The long distance phone call I received from a minister was to ask for prayer regarding a different kind of battle, a spiritual war that was being waged in his church. I've received many requests from ministers for prayer but this cry for help was different. When pastors call asking for prayer they are usually under fire from problem prone people in their congregations, but this preacher had concluded he was the problem.

"I've been watching what's been happening in my church and see that I'm the reason for it," he said, adding "Pray that I will be revived."

"You're halfway there," I replied.

The moment we face up to our faults and start doing something about them, we are on

our way to greater effectiveness. This minister was determined to remove any roadblocks

to spiritual renewal in his church by enlisting some long distance praying for the needed breakthrough in his church to begin in him.
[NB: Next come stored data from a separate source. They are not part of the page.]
From an optimization exercise on the open Yosys and OpenROAD flow, aimed at small area; shortcuts taken in it are not production practice.
The RTL was checked by simulation tests, not by an equivalence proof against the original design.

==> job 6101 <==
==> flow/design.v <==
module hps_sample_capture_ctrl #(
  parameter int DATA_W = 9,
  parameter int DEPTH  = 256,
  parameter int CNT_W  = 13
) (
  input  logic                     clk,
  input  logic                     reset,
  input  logic [2:0]               avs_address,
  input  logic                     avs_read,
  input  logic                     avs_write,
  input  logic [31:0]              avs_writedata,
  output logic [31:0]              avs_readdata,
  input  logic [DATA_W-1:0]        sample_in,
  input  logic                     sample_valid,
  output logic                     irq
);
  localparam int AW = $clog2(DEPTH);
  localparam int SEG = 16;                  
  localparam int NSEG = DEPTH / SEG;
  localparam int SW = $clog2(SEG);
  localparam logic [1:0] S_IDLE    = 2'd0;
  localparam logic [1:0] S_ARMED   = 2'd1;
  localparam logic [1:0] S_CAPTURE = 2'd2;
  localparam logic [1:0] S_DONE    = 2'd3;
  logic [1:0]        state_q, state_d;
  logic [DATA_W-1:0] thresh_q, thresh_d;
  logic [AW-1:0]     len_q, len_d;      
  logic [AW-1:0]     count_q, count_d;  
  logic              below_q, below_d;
  logic              irq_en_q, irq_en_d;
  logic              irq_q, irq_d;
  logic [DATA_W-1:0] rdata_lo_q;        
  logic [AW-1:0]     rdata_cnt_q;       
  logic              rdata_msb_q;       
  logic [DATA_W-1:0] rdata_lo_d;
  logic [DATA_W-1:0] buf_q [DEPTH];
  logic [DATA_W-1:0] buf_d [DEPTH];
  logic              shift, keep;
  logic              phase_q;           
  logic [DATA_W-1:0] din;               
  logic              wr_ctrl, arm, abort, pop, store, en;
  logic              is_idle, is_armed, is_capture, is_done;
  logic              len_full, cnt_full;
  logic [AW-1:0]     last;              
  logic [NSEG-1:0]   inj;               
  logic [DATA_W-1:0] tap;
  assign is_idle    = (state_q == S_IDLE);
  assign is_armed   = (state_q == S_ARMED);
  assign is_capture = (state_q == S_CAPTURE);
  assign is_done    = (state_q == S_DONE);
  assign len_full = (len_q == '0);
  assign cnt_full = state_q[1] && (count_q == '0);
  assign wr_ctrl = avs_write && (avs_address == 3'd0);
  assign arm     = wr_ctrl && avs_writedata[0];
  assign abort   = wr_ctrl && avs_writedata[1];
  assign pop     = avs_read && (avs_address == 3'd4) && is_done;
  assign store   = sample_valid &&
                   (is_capture || (is_armed && below_q && !(sample_in < thresh_q)));
  assign shift = (sample_valid && !is_done) || pop;
  assign keep  = !shift;
  assign din   = sample_in ^ {DATA_W{phase_q}};
  always_comb begin
    state_d  = state_q;
    thresh_d = thresh_q;
    len_d    = len_q;
    count_d  = count_q;
    below_d  = below_q;
    if (is_idle && arm) begin
      below_d = 1'b0;
      count_d = '0;
      state_d = S_ARMED;
    end
    if (is_armed && sample_valid)
      below_d = sample_in < thresh_q;
    if (store) begin
      count_d = count_q + AW'(1);
      if (count_q + AW'(1) == len_q)
        state_d = S_DONE;
      else
        state_d = S_CAPTURE;
    end
    if (pop) begin
      count_d = count_q - AW'(1);
      if (count_q == AW'(1))
        state_d = S_IDLE;
    end
    if (abort) begin
      state_d = S_IDLE;
      count_d = '0;
      below_d = 1'b0;
    end
    if (avs_write && is_idle) begin
      if (avs_address == 3'd1)
        thresh_d = avs_writedata[DATA_W-1:0];
      if (avs_address == 3'd2) begin
        if (avs_writedata == 32'd0)
          len_d = AW'(1);
        else if (avs_writedata > 32'(DEPTH))
          len_d = '0;
        else
          len_d = avs_writedata[AW-1:0];
      end
    end
  end
  always_comb begin
    irq_en_d = irq_en_q;
    irq_d    = irq_q;
    if (wr_ctrl)
      irq_en_d = avs_writedata[2];
    en = irq_en_d;
    if (is_done && state_d != S_DONE)
      irq_d = 1'b0;
    if (wr_ctrl && avs_writedata[3])
      irq_d = 1'b0;
    if (!is_done && state_d == S_DONE)
      irq_d = 1'b1;
    if (abort || !en)
      irq_d = 1'b0;
  end
  assign last = len_q - AW'(1);
  always_comb begin
    for (int s = 0; s < NSEG; s++)
      inj[s] = (last[AW-1:SW] == SW'(NSEG - 1 - s));
  end
  assign tap = buf_q[SEG*(NSEG-1) + last[SW-1:0]] ^ {DATA_W{phase_q}};
  always_comb begin
    unique case (avs_address)
      3'd0:    rdata_lo_d = {6'b0, irq_en_q, 2'b0};
      3'd1:    rdata_lo_d = thresh_q;
      3'd2:    rdata_lo_d = {len_full, len_q};
      3'd3:    rdata_lo_d = {count_q[0], 6'b0, state_q};
      3'd4:    rdata_lo_d = is_done ? tap : '0;
      default: rdata_lo_d = '0;
    endcase
  end
  assign avs_readdata = {rdata_msb_q, 14'b0, rdata_cnt_q, rdata_lo_q};
  assign irq          = irq_q;
  always_ff @(posedge clk) begin
    rdata_lo_q  <= rdata_lo_d;
    rdata_cnt_q <= (avs_address == 3'd3) ? {cnt_full, count_q[AW-1:1]} : '0;
    rdata_msb_q <= ((avs_address == 3'd3) && irq_q) ||
                   ((avs_address == 3'd4) && is_done);
  end
  always_ff @(posedge clk) begin
    if (reset) begin
      state_q  <= S_IDLE;
      thresh_q <= '0;
      len_q    <= '0;
      count_q  <= '0;
      below_q  <= 1'b0;
      irq_en_q <= 1'b0;
      irq_q    <= 1'b0;
      phase_q  <= 1'b0;
    end else begin
      phase_q  <= !phase_q;
      state_q  <= state_d;
      thresh_q <= thresh_d;
      len_q    <= len_d;
      count_q  <= count_d;
      below_q  <= below_d;
      irq_en_q <= irq_en_d;
      irq_q    <= irq_d;
    end
  end
  logic [NSEG-1:0] sh_in, sh_up;
  assign sh_in = {NSEG{shift}} & inj;
  assign sh_up = {NSEG{shift}} & ~inj;
  for (genvar j = 0; j < DEPTH; j++) begin : g_word
    for (genvar b = 0; b < DATA_W; b++) begin : g_bit
      if (j % SEG == 0 && j != 0) begin : g_entry
        hps_sample_capture_entry_bit u_bit (
          .keep(keep), .shift_in(sh_in[j / SEG]), .shift_up(sh_up[j / SEG]),
          .q(buf_q[j][b]), .din(din[b]), .prev(buf_q[j-1][b]), .d(buf_d[j][b])
        );
      end else begin : g_plain
        hps_sample_capture_bit u_bit (
          .keep(keep), .shift(shift), .q(buf_q[j][b]),
          .prev(j == 0 ? din[b] : buf_q[j-1][b]), .d(buf_d[j][b])
        );
      end
    end
  end
  always_ff @(posedge clk) begin
    for (int j = 0; j < DEPTH; j++)
      buf_q[j] <= buf_d[j];
  end
endmodule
The late world known evangelist, Dwight L. Moody, once said he faced his worst enemy each morning while shaving. He didn't mean he hated his image in the mirror, but in confronting his weaknesses early and overcoming them before they spoiled his day he increased his potential to make a difference in the lives of others and the world.

"Perilous times will come," wrote Paul to a young minister (2 Timothy 3:1). And with the rise of worldwide terrorism it's easy to see why many students of Bible prophecy see present perils as fulfillments of Paul's prediction. Current conditions incubate fear about what's ahead, but it's important to remember that nothing takes God by surprise and prayer changes things.

Political solutions fail but prayer prevails.

Those who choose to major on prayer choose best.

Let communities be challenged and comforted by the possibilities of prayer and churches be packed with praying people; then the Biblical promise for periods of peril will produce personal peace: "If My people who are called by My name will humble themselves, and pray and seek My face, and turn from their wicked ways, then I will hear from heaven, and will forgive their sins and heal their land" (2 Chronicles 7:14).